** DATA SHOWN follows **

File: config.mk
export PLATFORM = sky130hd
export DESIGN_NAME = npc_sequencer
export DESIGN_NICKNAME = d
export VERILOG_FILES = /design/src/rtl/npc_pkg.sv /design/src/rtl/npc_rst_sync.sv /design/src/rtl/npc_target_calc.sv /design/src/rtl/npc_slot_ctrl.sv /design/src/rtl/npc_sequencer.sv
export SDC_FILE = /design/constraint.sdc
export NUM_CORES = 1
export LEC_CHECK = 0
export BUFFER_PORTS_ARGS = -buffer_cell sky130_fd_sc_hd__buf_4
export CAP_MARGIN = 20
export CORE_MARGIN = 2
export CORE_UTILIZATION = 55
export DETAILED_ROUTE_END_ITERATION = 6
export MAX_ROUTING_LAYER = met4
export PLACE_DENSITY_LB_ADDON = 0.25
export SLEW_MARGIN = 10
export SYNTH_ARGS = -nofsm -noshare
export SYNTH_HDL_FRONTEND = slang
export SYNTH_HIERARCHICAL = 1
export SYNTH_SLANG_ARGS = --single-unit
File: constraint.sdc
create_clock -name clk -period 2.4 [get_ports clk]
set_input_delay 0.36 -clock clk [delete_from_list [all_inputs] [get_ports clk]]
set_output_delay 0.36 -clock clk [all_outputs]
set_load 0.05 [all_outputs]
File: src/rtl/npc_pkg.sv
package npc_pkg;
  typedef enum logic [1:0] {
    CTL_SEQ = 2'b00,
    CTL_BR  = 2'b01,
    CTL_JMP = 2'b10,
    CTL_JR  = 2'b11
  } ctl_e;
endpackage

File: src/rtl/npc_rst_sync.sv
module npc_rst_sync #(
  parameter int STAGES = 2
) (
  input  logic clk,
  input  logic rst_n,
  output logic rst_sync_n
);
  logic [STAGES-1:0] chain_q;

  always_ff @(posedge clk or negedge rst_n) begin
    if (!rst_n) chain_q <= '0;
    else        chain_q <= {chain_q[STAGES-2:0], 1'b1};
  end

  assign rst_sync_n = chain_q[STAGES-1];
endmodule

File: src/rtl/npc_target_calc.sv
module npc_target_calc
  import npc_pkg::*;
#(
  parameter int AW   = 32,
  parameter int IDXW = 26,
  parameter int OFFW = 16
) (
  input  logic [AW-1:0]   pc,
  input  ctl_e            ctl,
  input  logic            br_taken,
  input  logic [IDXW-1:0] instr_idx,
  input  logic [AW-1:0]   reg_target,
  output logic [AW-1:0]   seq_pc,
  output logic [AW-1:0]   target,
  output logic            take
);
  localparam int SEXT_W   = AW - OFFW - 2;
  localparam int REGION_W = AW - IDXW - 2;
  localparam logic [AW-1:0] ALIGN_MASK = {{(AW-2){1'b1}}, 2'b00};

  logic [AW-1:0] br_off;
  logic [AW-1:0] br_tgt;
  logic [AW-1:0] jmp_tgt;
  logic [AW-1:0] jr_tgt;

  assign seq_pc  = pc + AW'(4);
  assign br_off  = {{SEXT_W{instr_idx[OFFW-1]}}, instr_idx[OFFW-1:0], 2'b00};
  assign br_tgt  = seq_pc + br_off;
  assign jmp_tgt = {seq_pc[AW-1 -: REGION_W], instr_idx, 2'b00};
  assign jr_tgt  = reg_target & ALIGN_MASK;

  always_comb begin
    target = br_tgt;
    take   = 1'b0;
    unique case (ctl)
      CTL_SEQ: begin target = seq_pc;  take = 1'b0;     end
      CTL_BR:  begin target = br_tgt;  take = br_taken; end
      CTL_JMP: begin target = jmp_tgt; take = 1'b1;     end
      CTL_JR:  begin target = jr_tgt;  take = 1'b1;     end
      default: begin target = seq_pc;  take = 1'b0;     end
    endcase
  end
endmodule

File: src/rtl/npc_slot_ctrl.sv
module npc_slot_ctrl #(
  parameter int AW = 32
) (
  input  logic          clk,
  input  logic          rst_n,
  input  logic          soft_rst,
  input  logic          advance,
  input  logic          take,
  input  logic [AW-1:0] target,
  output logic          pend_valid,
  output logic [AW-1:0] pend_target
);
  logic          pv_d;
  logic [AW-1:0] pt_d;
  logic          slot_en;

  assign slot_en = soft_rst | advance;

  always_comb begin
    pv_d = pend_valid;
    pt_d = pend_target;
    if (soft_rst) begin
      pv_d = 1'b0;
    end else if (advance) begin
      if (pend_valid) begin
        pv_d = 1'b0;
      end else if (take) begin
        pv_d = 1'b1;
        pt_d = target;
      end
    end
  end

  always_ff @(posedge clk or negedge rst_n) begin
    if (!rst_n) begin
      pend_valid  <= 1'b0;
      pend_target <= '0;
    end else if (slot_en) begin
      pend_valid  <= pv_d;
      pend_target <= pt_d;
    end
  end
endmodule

** End of DATA SHOWN **
** DATA SHOWN follows **

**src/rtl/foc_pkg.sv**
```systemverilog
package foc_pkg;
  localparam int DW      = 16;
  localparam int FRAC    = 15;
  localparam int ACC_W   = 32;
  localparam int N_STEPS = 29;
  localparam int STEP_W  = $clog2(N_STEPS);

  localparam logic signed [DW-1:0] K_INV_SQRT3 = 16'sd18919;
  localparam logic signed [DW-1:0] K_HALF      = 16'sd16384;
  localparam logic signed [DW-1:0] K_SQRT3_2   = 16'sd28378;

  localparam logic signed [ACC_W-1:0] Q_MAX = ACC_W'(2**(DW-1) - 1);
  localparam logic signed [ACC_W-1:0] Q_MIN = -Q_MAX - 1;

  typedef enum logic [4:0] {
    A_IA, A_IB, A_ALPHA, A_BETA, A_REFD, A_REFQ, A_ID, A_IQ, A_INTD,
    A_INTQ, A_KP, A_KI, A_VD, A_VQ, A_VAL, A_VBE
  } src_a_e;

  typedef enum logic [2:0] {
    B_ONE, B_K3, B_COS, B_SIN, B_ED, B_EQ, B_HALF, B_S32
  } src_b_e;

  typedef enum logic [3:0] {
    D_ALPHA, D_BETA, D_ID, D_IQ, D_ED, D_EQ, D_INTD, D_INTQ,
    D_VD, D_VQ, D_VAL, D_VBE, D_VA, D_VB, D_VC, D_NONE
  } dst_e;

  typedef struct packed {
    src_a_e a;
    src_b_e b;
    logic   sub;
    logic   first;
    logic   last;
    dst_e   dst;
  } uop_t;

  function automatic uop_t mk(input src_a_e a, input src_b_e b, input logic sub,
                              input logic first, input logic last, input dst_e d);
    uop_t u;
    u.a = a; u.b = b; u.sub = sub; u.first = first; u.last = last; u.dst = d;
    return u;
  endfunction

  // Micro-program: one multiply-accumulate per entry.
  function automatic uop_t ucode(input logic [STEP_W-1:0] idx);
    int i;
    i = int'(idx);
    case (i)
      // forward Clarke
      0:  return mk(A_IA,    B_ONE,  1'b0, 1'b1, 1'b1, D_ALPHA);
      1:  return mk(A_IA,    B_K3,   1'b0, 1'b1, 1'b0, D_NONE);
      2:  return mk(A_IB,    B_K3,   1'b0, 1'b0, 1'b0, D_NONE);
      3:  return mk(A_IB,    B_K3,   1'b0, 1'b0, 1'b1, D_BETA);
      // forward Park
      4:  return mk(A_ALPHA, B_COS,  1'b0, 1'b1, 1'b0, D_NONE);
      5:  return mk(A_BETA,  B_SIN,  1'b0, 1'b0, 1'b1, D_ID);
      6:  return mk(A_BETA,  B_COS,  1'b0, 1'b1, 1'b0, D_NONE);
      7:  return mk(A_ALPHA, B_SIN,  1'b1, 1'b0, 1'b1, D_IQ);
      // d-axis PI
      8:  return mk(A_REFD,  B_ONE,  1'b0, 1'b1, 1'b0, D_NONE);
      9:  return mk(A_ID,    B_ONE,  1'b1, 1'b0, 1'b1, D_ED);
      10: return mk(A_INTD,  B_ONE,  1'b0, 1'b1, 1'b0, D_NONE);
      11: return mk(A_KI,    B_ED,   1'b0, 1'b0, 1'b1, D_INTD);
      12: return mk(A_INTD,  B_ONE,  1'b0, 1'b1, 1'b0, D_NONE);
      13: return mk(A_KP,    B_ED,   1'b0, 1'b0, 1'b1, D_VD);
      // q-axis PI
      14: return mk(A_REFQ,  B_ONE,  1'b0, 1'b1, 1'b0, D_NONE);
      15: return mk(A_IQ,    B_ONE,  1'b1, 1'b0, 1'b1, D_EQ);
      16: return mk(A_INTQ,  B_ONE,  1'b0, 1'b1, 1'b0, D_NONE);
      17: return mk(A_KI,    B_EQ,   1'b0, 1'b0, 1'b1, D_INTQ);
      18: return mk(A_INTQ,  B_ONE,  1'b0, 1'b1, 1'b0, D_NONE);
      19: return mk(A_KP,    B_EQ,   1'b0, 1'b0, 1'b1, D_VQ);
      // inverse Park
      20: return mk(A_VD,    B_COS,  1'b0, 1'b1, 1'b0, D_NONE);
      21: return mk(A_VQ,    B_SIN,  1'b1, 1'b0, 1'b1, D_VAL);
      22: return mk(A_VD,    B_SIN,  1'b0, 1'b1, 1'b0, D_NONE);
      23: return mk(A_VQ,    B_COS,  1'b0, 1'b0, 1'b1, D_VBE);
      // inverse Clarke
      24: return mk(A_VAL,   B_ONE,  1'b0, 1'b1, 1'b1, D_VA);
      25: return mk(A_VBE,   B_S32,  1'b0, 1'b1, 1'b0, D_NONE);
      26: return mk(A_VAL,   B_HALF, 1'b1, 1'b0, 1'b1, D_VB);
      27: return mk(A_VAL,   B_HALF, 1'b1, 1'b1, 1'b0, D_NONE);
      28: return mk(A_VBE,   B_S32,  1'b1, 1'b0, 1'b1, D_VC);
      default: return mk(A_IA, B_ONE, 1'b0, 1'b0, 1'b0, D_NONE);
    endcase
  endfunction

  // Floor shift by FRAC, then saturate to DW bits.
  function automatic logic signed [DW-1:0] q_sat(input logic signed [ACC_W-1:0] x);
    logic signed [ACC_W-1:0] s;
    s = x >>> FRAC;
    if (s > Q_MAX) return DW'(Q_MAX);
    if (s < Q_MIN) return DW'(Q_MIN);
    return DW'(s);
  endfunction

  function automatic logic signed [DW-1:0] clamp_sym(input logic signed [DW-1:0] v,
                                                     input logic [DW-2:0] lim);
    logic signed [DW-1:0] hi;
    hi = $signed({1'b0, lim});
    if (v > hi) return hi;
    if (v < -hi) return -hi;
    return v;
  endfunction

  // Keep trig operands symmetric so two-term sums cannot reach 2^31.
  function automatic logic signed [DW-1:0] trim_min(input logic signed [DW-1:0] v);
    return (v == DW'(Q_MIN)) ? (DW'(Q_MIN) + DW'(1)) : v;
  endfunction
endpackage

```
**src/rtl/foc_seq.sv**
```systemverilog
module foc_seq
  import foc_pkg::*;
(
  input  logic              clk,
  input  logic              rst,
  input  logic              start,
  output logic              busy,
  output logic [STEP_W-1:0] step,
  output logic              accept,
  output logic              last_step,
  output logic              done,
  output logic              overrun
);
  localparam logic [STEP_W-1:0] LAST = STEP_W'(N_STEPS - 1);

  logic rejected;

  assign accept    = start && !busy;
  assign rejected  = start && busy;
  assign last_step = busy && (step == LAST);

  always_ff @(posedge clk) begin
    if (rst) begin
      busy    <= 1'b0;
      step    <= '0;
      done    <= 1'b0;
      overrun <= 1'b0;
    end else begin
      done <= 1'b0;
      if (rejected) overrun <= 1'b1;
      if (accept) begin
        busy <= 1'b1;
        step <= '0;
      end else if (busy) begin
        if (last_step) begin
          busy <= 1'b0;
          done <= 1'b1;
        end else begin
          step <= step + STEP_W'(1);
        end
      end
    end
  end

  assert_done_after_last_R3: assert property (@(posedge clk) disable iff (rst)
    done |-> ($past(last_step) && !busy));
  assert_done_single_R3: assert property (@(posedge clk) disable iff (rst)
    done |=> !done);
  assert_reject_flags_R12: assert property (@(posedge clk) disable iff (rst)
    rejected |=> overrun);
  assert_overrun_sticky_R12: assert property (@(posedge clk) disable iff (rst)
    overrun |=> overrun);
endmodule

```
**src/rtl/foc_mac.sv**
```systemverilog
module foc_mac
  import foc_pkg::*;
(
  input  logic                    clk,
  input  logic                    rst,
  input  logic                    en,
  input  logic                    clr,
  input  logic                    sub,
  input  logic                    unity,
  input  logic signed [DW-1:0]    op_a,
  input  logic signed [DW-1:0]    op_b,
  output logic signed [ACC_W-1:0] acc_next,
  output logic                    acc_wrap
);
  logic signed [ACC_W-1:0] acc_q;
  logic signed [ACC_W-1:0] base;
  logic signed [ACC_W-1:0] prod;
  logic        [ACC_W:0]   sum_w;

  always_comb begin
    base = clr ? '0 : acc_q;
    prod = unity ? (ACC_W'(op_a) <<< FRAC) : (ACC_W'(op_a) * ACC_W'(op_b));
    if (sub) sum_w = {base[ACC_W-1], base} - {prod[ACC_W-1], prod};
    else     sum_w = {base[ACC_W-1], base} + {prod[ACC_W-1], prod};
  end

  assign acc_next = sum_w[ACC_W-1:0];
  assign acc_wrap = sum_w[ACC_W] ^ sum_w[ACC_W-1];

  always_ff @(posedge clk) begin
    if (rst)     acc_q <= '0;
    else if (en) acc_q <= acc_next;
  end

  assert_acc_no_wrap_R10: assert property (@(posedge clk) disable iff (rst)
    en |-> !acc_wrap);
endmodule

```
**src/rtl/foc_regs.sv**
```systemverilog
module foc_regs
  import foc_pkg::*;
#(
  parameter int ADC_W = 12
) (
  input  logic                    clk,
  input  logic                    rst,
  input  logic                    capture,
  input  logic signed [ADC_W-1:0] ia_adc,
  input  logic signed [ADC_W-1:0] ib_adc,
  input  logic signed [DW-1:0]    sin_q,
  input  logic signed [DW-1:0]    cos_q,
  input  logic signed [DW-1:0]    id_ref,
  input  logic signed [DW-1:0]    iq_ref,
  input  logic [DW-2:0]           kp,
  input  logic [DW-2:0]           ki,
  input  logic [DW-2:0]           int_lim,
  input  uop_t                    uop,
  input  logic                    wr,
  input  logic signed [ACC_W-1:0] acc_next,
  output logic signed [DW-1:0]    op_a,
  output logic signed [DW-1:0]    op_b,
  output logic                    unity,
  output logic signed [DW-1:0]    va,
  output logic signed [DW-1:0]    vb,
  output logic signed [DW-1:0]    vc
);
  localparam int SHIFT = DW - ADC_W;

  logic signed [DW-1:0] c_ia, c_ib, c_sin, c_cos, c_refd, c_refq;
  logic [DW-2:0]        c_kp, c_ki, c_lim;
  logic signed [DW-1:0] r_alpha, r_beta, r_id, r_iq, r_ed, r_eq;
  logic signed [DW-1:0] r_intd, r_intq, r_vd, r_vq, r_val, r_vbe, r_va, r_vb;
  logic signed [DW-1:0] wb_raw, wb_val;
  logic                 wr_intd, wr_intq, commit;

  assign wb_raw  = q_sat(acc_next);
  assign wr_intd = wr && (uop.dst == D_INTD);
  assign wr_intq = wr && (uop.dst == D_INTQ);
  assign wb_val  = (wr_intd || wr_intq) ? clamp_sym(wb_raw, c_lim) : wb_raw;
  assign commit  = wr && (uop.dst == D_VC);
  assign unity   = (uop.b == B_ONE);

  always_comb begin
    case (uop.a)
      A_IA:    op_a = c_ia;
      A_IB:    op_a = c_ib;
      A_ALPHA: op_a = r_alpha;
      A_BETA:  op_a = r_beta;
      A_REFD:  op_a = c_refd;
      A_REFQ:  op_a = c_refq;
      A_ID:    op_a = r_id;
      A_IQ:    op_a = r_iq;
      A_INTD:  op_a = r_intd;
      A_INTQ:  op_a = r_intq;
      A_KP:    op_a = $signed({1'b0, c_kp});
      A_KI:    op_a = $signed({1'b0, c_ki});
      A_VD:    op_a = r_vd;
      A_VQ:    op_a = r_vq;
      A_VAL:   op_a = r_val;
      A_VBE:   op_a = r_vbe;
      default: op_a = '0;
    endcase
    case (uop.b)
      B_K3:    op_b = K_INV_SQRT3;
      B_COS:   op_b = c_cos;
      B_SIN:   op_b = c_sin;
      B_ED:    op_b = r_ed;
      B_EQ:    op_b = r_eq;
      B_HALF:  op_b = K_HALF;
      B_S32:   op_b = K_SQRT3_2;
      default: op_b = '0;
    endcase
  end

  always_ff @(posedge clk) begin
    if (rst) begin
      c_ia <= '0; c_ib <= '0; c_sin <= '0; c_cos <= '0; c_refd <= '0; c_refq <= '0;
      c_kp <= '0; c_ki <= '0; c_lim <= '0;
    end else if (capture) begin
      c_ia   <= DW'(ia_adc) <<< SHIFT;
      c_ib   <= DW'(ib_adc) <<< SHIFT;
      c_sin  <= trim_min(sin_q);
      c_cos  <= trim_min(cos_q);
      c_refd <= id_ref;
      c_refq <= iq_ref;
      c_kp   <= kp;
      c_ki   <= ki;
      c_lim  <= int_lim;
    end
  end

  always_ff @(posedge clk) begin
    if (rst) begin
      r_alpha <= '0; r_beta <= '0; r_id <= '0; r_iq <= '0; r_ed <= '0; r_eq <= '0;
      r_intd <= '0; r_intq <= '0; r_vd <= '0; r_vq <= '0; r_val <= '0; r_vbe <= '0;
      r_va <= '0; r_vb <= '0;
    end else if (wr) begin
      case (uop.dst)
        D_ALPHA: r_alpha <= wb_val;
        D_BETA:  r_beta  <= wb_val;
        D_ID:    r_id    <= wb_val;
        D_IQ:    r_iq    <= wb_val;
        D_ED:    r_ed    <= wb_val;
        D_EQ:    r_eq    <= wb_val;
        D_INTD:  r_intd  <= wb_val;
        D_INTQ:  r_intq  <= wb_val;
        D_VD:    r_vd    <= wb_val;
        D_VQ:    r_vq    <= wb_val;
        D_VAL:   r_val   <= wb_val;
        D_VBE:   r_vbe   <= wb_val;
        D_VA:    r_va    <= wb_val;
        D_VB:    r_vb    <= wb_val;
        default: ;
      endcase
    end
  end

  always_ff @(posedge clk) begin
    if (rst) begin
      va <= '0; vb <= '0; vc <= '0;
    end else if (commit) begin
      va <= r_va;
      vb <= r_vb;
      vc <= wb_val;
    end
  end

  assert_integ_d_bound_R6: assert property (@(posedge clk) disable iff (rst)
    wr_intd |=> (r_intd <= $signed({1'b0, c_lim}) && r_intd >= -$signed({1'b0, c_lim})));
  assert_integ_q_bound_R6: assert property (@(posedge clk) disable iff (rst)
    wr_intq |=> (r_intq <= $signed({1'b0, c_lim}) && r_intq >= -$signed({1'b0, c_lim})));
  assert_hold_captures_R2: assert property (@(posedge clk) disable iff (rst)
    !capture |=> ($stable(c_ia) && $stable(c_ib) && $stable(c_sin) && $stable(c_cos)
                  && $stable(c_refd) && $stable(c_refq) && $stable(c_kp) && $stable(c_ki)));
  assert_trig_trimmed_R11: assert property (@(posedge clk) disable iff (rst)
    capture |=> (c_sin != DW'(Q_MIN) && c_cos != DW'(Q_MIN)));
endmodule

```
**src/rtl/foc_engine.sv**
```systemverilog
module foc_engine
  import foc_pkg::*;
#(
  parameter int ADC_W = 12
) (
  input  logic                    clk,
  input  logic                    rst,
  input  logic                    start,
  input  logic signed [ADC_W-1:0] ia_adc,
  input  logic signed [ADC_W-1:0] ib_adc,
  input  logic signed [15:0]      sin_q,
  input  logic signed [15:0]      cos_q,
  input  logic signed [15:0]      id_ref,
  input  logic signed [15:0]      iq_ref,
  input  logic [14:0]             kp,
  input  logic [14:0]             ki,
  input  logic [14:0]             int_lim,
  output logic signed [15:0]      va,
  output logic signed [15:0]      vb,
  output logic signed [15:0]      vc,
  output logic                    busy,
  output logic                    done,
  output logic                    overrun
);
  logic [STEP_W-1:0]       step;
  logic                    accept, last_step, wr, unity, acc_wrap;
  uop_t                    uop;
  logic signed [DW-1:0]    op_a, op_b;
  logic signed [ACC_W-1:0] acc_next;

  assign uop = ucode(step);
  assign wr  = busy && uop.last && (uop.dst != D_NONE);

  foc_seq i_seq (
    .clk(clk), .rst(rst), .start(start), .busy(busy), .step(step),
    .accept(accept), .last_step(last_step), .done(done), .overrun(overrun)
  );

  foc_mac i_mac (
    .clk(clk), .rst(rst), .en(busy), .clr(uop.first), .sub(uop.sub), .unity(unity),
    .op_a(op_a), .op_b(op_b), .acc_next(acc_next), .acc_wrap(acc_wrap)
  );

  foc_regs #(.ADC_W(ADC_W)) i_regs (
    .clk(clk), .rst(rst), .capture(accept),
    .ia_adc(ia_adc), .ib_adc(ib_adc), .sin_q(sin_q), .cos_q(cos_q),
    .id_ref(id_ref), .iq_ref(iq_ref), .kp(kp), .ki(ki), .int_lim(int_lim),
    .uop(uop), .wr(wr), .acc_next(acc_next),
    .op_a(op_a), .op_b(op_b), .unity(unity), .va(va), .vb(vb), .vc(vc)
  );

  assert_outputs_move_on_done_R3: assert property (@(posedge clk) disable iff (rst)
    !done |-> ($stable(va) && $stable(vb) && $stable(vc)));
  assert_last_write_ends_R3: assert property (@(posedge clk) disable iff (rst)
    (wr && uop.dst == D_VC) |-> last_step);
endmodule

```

** End of DATA SHOWN **

YOUR INSTRUCTIONS>
All lines in the listing above between the line with "export DESIGN_NICKNAME = d" and the line with "logic [STAGES-1:0] chain_q;", inclusive, should be set down exactly, and no line outside that range.

ANSWER AREA>
export DESIGN_NICKNAME = d
export VERILOG_FILES = /design/src/rtl/npc_pkg.sv /design/src/rtl/npc_rst_sync.sv /design/src/rtl/npc_target_calc.sv /design/src/rtl/npc_slot_ctrl.sv /design/src/rtl/npc_sequencer.sv
export SDC_FILE = /design/constraint.sdc
export NUM_CORES = 1
export LEC_CHECK = 0
export BUFFER_PORTS_ARGS = -buffer_cell sky130_fd_sc_hd__buf_4
export CAP_MARGIN = 20
export CORE_MARGIN = 2
export CORE_UTILIZATION = 55
export DETAILED_ROUTE_END_ITERATION = 6
export MAX_ROUTING_LAYER = met4
export PLACE_DENSITY_LB_ADDON = 0.25
export SLEW_MARGIN = 10
export SYNTH_ARGS = -nofsm -noshare
export SYNTH_HDL_FRONTEND = slang
export SYNTH_HIERARCHICAL = 1
export SYNTH_SLANG_ARGS = --single-unit
File: constraint.sdc
create_clock -name clk -period 2.4 [get_ports clk]
set_input_delay 0.36 -clock clk [delete_from_list [all_inputs] [get_ports clk]]
set_output_delay 0.36 -clock clk [all_outputs]
set_load 0.05 [all_outputs]
File: src/rtl/npc_pkg.sv
package npc_pkg;
  typedef enum logic [1:0] {
    CTL_SEQ = 2'b00,
    CTL_BR  = 2'b01,
    CTL_JMP = 2'b10,
    CTL_JR  = 2'b11
  } ctl_e;
endpackage

File: src/rtl/npc_rst_sync.sv
module npc_rst_sync #(
  parameter int STAGES = 2
) (
  input  logic clk,
  input  logic rst_n,
  output logic rst_sync_n
);
  logic [STAGES-1:0] chain_q;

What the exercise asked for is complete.